Posted by: September Amyx | October 19, 2006 at 03:57 PM
That's an amazing account. Thank you for writing it. God Bless you and your son and those people.
Posted by: XYCHRO | October 19, 2006 at 05:31 PM
thank you for sharing. i avidly read the news to try to understand what is going on over there, for the sake of family and friends who are deployed, and i pray for you all. stories like yours have done more to help me understand what is going on between the lines than anything on the news. thank you so much. you're in my prayers.
Posted by: sara ines | October 19, 2006 at 05:53 PM
Dude, you are nuts. If more people act like you the world will be better, but for me that sounds like high risk behavior. I guess we all have diferent parameters. I get paranoid if my cat follows me to the mailbox. Good luck!
Posted by: zelma fishman | October 20, 2006 at 12:19 AM
Thank you and your son!!!! Stay safe and be smart!!!
Posted by: Heather | October 20, 2006 at 08:41 AM
thanks for your account of this very moving encounter and for what you and your son are doing in service of our country. godspeed and good luck.

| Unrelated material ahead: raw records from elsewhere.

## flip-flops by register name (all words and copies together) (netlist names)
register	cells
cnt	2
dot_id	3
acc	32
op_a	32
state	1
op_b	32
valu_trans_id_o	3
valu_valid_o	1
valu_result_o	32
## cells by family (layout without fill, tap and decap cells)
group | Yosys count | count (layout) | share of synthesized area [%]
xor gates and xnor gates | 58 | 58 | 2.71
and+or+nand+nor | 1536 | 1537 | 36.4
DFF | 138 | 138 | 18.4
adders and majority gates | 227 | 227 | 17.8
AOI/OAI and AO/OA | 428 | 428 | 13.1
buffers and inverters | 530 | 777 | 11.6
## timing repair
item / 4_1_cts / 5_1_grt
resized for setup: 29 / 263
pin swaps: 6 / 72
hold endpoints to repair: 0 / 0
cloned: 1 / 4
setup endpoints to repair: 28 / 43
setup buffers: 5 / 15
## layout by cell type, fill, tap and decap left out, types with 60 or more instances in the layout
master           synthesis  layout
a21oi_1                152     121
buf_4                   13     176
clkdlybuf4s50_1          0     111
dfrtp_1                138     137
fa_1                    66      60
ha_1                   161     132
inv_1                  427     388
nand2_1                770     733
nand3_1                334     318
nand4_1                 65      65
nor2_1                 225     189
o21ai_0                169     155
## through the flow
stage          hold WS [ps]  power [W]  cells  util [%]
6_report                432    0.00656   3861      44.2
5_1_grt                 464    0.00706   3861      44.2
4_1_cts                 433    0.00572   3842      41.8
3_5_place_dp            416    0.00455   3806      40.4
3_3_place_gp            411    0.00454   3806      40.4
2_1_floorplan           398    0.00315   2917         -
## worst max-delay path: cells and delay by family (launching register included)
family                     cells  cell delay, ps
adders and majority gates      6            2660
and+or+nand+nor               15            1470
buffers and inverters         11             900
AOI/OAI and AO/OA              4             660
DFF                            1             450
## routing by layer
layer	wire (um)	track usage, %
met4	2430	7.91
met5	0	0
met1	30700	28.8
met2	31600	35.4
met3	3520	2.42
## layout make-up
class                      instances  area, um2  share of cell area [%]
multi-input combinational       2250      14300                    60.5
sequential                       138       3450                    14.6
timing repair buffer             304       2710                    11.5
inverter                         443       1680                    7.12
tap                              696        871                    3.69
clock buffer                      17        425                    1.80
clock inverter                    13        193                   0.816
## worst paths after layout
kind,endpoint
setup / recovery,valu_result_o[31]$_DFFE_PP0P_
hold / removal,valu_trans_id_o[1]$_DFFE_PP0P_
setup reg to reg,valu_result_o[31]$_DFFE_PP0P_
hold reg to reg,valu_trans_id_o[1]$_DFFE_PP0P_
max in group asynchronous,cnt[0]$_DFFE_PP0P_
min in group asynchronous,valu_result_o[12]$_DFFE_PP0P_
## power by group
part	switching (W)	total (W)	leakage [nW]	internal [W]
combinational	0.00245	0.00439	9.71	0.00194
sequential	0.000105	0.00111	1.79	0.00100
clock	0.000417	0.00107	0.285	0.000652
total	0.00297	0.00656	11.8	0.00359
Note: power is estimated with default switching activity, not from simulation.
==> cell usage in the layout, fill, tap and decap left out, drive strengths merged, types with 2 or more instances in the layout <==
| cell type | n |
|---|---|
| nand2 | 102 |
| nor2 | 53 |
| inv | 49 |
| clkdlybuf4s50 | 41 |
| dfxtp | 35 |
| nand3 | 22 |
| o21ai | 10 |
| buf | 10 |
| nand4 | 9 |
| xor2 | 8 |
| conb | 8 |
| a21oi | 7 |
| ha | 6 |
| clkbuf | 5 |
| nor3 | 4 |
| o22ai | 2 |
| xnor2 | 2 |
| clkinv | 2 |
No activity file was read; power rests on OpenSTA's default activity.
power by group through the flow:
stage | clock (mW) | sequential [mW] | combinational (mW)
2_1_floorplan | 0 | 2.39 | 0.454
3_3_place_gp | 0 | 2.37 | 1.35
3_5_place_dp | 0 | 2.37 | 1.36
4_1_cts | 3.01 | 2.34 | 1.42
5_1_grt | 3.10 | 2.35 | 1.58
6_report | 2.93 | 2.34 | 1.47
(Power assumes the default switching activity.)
===== config.mk =====
export PLATFORM = sky130hd
export DESIGN_NAME = debounce_bank
export DESIGN_NICKNAME = d
export VERILOG_FILES = /design/src/rtl/debounce_pkg.sv /design/src/rtl/debounce_ch.sv /design/src/rtl/debounce_bank.sv
export SDC_FILE = /design/constraint.sdc
export NUM_CORES = 1
export LEC_CHECK = 0
export ABC_AREA = 1
export BUFFER_PORTS_ARGS = -buffer_cell sky130_fd_sc_hd__buf_2
export CAP_MARGIN = 0
export CORE_MARGIN = 5
export CORE_UTILIZATION = 25
export DETAILED_ROUTE_END_ITERATION = 12
export GPL_TIMING_DRIVEN = 0
export PLACE_DENSITY_LB_ADDON = 0.2
export SLEW_MARGIN = 15
export SYNTH_ARGS = -nofsm -noshare
export SYNTH_HDL_FRONTEND = slang
export SYNTH_HIERARCHICAL = 1
export SYNTH_SLANG_ARGS = --single-unit

===== constraint.sdc =====
create_clock -name clk -period 2.3 [get_ports clk]
set_input_delay 0.46 -clock clk [delete_from_list [all_inputs] [get_ports clk]]
set_output_delay 0.46 -clock clk [all_outputs]
set_load 0.005 [all_outputs]
$ cat src/rtl/line_rasterizer.sv
// line_rasterizer
//   Walks one projected edge with integer Bresenham and emits one pixel write
//   per cycle towards the framebuffer adapter. Endpoints arrive origin-centred
//   with +y up; they are converted to screen space (origin top-left, +y down)
//   before the walk.
//
// Ports
//   clock, resetn         rising-edge clock, asynchronous active-low reset
//   in_valid / in_ready   edge request handshake (accepted only in IDLE)
//   x0,y0,x1,y1           signed endpoints, projection space
//   colour                edge colour
//   plot / plot_ready     pixel write handshake
//   px, py, pcolour       pixel position (screen space) and colour
//   busy                  edge in progress (SETUP or DRAW)
//   line_done             one-cycle pulse after the last pixel step
//
// Build option
//   CLIP_EN  when defined, off-screen points are suppressed (plot=0) and the
//            walk steps through them without waiting for plot_ready.
//            When undefined, every point is plotted and px/py wrap.

module line_rasterizer #(
  parameter int COORD_W = 12,
  parameter int SCR_W   = 320,
  parameter int SCR_H   = 240,
  parameter int XW      = 9,
  parameter int YW      = 8,
  parameter int CW      = 3
) (
  input  logic                      clock,
  input  logic                      resetn,
  input  logic                      in_valid,
  output logic                      in_ready,
  input  logic signed [COORD_W-1:0] x0,
  input  logic signed [COORD_W-1:0] y0,
  input  logic signed [COORD_W-1:0] x1,
  input  logic signed [COORD_W-1:0] y1,
  input  logic        [CW-1:0]      colour,
  output logic                      plot,
  input  logic                      plot_ready,
  output logic        [XW-1:0]      px,
  output logic        [YW-1:0]      py,
  output logic        [CW-1:0]      pcolour,
  output logic                      busy,
  output logic                      line_done
);

  localparam int IW = COORD_W + 2;

  localparam logic signed [IW-1:0] HALF_W = IW'(SCR_W / 2);
  localparam logic signed [IW-1:0] HALF_H = IW'(SCR_H / 2);
  localparam logic signed [IW-1:0] ONE    = IW'(1);

  typedef enum logic [1:0] {
    IDLE  = 2'd0,
    SETUP = 2'd1,
    DRAW  = 2'd2,
    DONE  = 2'd3
  } state_t;

  state_t state, state_nxt;

  // Captured request
  logic signed [COORD_W-1:0] rx0, ry0, rx1, ry1;

  // Walk state
  logic signed [IW-1:0] cx, cy, ex, ey, dx, dy, err;
  logic                 sxn, syn;   // step direction is negative

  // Setup arithmetic
  logic signed [IW-1:0] s_x0, s_y0, s_x1, s_y1, d_x, d_y, a_dx, a_dy;

  // Step arithmetic
  logic signed [IW:0]   e2, ndy_w, dx_w;
  logic                 stx, sty, last, advance;
  logic signed [IW-1:0] err_n, cx_n, cy_n;

  function automatic logic signed [IW-1:0] ext(input logic signed [COORD_W-1:0] v);
    return {{2{v[COORD_W-1]}}, v};
  endfunction

`ifdef CLIP_EN
  localparam logic signed [IW-1:0] LIM_W = IW'(SCR_W);
  localparam logic signed [IW-1:0] LIM_H = IW'(SCR_H);

  function automatic logic vis(input logic signed [IW-1:0] x,
                               input logic signed [IW-1:0] y);
    return !x[IW-1] && (x < LIM_W) && !y[IW-1] && (y < LIM_H);
  endfunction
`else
  function automatic logic vis(input logic signed [IW-1:0] x,
                               input logic signed [IW-1:0] y);
    return (x == x) && (y == y);
  endfunction
`endif

  // Projection -> screen conversion and deltas for the captured edge
  always_comb begin
    s_x0 = ext(rx0) + HALF_W;
    s_y0 = HALF_H - ext(ry0);
    s_x1 = ext(rx1) + HALF_W;
    s_y1 = HALF_H - ext(ry1);
    d_x  = s_x1 - s_x0;
    d_y  = s_y1 - s_y0;
    a_dx = d_x[IW-1] ? -d_x : d_x;
    a_dy = d_y[IW-1] ? -d_y : d_y;
  end

  // One Bresenham step from the current point. e2 is widened by one bit so
  // doubling err cannot wrap.
  always_comb begin
    e2      = {err, 1'b0};
    ndy_w   = -{dy[IW-1], dy};
    dx_w    = {dx[IW-1], dx};
    stx     = (e2 > ndy_w);
    sty     = (e2 < dx_w);
    err_n   = err - (stx ? dy : '0) + (sty ? dx : '0);
    cx_n    = stx ? (sxn ? cx - ONE : cx + ONE) : cx;
    cy_n    = sty ? (syn ? cy - ONE : cy + ONE) : cy;
    last    = (cx == ex) && (cy == ey);
    // A suppressed point (plot=0 while drawing) steps without a handshake.
    advance = plot_ready || !plot;
  end

  always_ff @(posedge clock or negedge resetn) begin
    if (!resetn) state <= IDLE;
    else         state <= state_nxt;
  end

  always_comb begin
    state_nxt = state;
    case (state)
      IDLE:    if (in_valid) state_nxt = SETUP;
      SETUP:   state_nxt = DRAW;
      DRAW:    if (advance && last) state_nxt = DONE;
      DONE:    state_nxt = IDLE;
      default: state_nxt = IDLE;
    endcase
  end

  always_ff @(posedge clock or negedge resetn) begin
    if (!resetn) begin
      rx0     <= '0;
      ry0     <= '0;
      rx1     <= '0;
      ry1     <= '0;
      pcolour <= '0;
      cx      <= '0;
      cy      <= '0;
      ex      <= '0;
      ey      <= '0;
      dx      <= '0;
      dy      <= '0;
      err     <= '0;
      sxn     <= 1'b0;
      syn     <= 1'b0;
      plot    <= 1'b0;
    end else begin
      case (state)
        IDLE: begin
          plot <= 1'b0;
          if (in_valid) begin
            rx0     <= x0;
            ry0     <= y0;
            rx1     <= x1;
            ry1     <= y1;
            pcolour <= colour;
          end
        end
        SETUP: begin
          cx   <= s_x0;
          cy   <= s_y0;
          ex   <= s_x1;
          ey   <= s_y1;
          dx   <= a_dx;
          dy   <= a_dy;
          err  <= a_dx - a_dy;
          sxn  <= d_x[IW-1];
          syn  <= d_y[IW-1];
          plot <= vis(s_x0, s_y0);
        end
        DRAW: begin
          if (advance) begin
            if (last) begin
              plot <= 1'b0;
            end else begin
              cx   <= cx_n;
              cy   <= cy_n;
              err  <= err_n;
              plot <= vis(cx_n, cy_n);
            end
          end
        end
        default: plot <= 1'b0;
      endcase
    end
  end

  assign px        = cx[XW-1:0];
  assign py        = cy[YW-1:0];
  assign in_ready  = (state == IDLE);
  assign busy      = (state == SETUP) || (state == DRAW);
  assign line_done = (state == DONE);

endmodule

$ cat config.mk
export PLATFORM = sky130hd
export DESIGN_NAME = line_rasterizer
export DESIGN_NICKNAME = d
export VERILOG_FILES = /design/src/rtl/line_rasterizer.sv
export SDC_FILE = /design/constraint.sdc
export NUM_CORES = 1
export LEC_CHECK = 0
export CORE_UTILIZATION = 55
export DETAILED_ROUTE_END_ITERATION = 8
export PLACE_DENSITY = 0.78
export RECOVER_POWER = 50
export SETUP_SLACK_MARGIN = 0.1
export SLEW_MARGIN = 20
export SYNTH_ARGS = -nofsm -noshare
export SYNTH_HDL_FRONTEND = slang
export SYNTH_SLANG_ARGS = --single-unit
export TNS_END_PERCENT = 20
$ cat constraint.sdc
create_clock -name clock -period 5.8 [get_ports clock]
set_input_delay 0.58 -clock clock [delete_from_list [all_inputs] [get_ports clock]]
set_output_delay 0.58 -clock clock [all_outputs]
set_load 0.05 [all_outputs]
=== Word-level counts from Yosys, hierarchy flattened ===
Index checks and enable logic that the tools add are counted.
Widths: inputs -> output; s select.

* Register bits after elaboration: 152
* Input bits: 55
* Output and inout bits: 24
* Logic and storage cells: 80

* $add $sub $neg: 16
* Magnitude comparators: 2
* Equal/unequal tests: 11
* Multiplexer cells: 23
* Reductions and logical operators: 12

{| class="wikitable"
|+ Operators with widths
! kind !! count
|-
| $mux 14 || 14
|-
| $pmux 14 s2 || 3
|-
| $add 14x2->14 const B || 2
|-
| $eq 14x13->1 || 2
|-
| $neg 14->14 || 2
|-
| $sub 13x13->14 || 2
|-
| $sub 14x14->14 || 2
|-
| $sub 14x2->14 const B || 2
|-
| $add 12x9->13 const B || 2
|-
| $sub 8x12->13 const A || 2
|-
| $gt 15x15->1 || 1
|-
| $lt 15x14->1 || 1
|-
| $neg 15->15 || 1
|-
| $add 14x14->14 || 1
|-
| $ne 2x2->1 const B || 6
|-
| $pmux 2 s4 || 1
|-
| $reduce_and 4->1 || 2
|-
| $eq 2x2->1 const B || 2
|-
| $mux 2 || 2
|-
| $reduce_and 2->1 || 2
|-
| $reduce_and 3->1 || 1
|-
| $eq 2x1->1 const B || 1
|-
| $logic_and 1x1->1 || 2
|-
| $logic_not 2->1 || 1
|-
| other kinds (5) || 7
|}

=== Depth between registers and ports, before layout ===
* Depth in word-level cells: 8
* Mapped depth: 32
* Depth with buffers taken out: 31

=== Worst setup path after synthesis ===
Ideal clock, no wire load.

* Path type: reg-to-reg
* From: register ry1[0]
* To: register err[13]
* Arrival time: 5509 ps
* Data required time: 5668 ps
* Slack: 159 ps
* Cell stages (with the launch flop): 30
* Path buffers: 1
* Period minus slack after synthesis: 5641 ps
* Cell sequence: dfrtp_1 > inv_1 > ha_1 > nor2b_1 > nand2b_1 > xor2_1 > ha_1 > or3_1 > o22ai_1 > maj3_2 > a211oi_2 > o2111ai_1 > a22o_1 > clkbuf_1 > nor2_1 > a21oi_1 > ha_1 > nor2b_1 > o21ai_0 > a21boi_0 > o21ai_0 > a21boi_0 > o21ai_0 > a21boi_0 > o31a_1 > or2_2 > maj3_1 > a21oi_2 > xnor2_1 > o211ai_1

* Longest elaborated chain between the ends: 6

{| class="wikitable"
|+ RTL lines
! element !! line !! RTL
|-
| from (decl) || 64 || <nowiki>logic signed [COORD_W-1:0] rx0, ry0, rx1, ry1;</nowiki>
|-
| from (signal assigned) || 166 || <nowiki>ry1 <= y1;</nowiki>
|-
| $sub 8x12->13 * || 102 || <nowiki>s_y1 = HALF_H - ext(ry1);</nowiki>
|-
| via s_y1[4] || 71 || <nowiki>logic signed [IW-1:0] s_x0, s_y0, s_x1, s_y1, d_x, d_y, a_dx, a_dy;</nowiki>
|-
| $sub 13x13->14 * || 104 || <nowiki>d_y = s_y1 - s_y0;</nowiki>
|-
| $neg 14->14 || 106 || <nowiki>a_dy = d_y[IW-1] ? -d_y : d_y;</nowiki>
|-
| $mux 14 * || 106 ||
|-
| $sub 14x14->14 * || 177 || <nowiki>err <= a_dx - a_dy;</nowiki>
|-
| $pmux 14 s2 * || 159 || <nowiki>case (state)</nowiki>
|-
| to (signal assigned) || 177 ||
|-
| to (signal assigned) || 189 || <nowiki>err <= err_n;</nowiki>
|-
| to (decl) || 67 || <nowiki>logic signed [IW-1:0] cx, cy, ex, ey, dx, dy, err;</nowiki>
|}

The timed path passes the listed nets; every way through them passes the cells marked *.
A chain may end at the register's enable or synchronous reset.

=== Worst setup path in the final report ===
Ends and elaborated chain as after synthesis.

Posted by: saltibocca | October 21, 2006 at 08:52 PM
I think very often it is forgotten that not only are we soldiers, but we are PEOPLE. Humans being. I am a soldier. I am also a wife and a daughter, I am a sister and newly a mother. My husband and I both serve, albeit in different parts of the world, in hopes that our baby girl will grow up with the same freedoms and liberties and rights and livelihoods that we were graced with in our childhood. I AM an American Soldier, a guardian of freedom and the American way of life. But I am also a wife and a daughter, a sister and a mother.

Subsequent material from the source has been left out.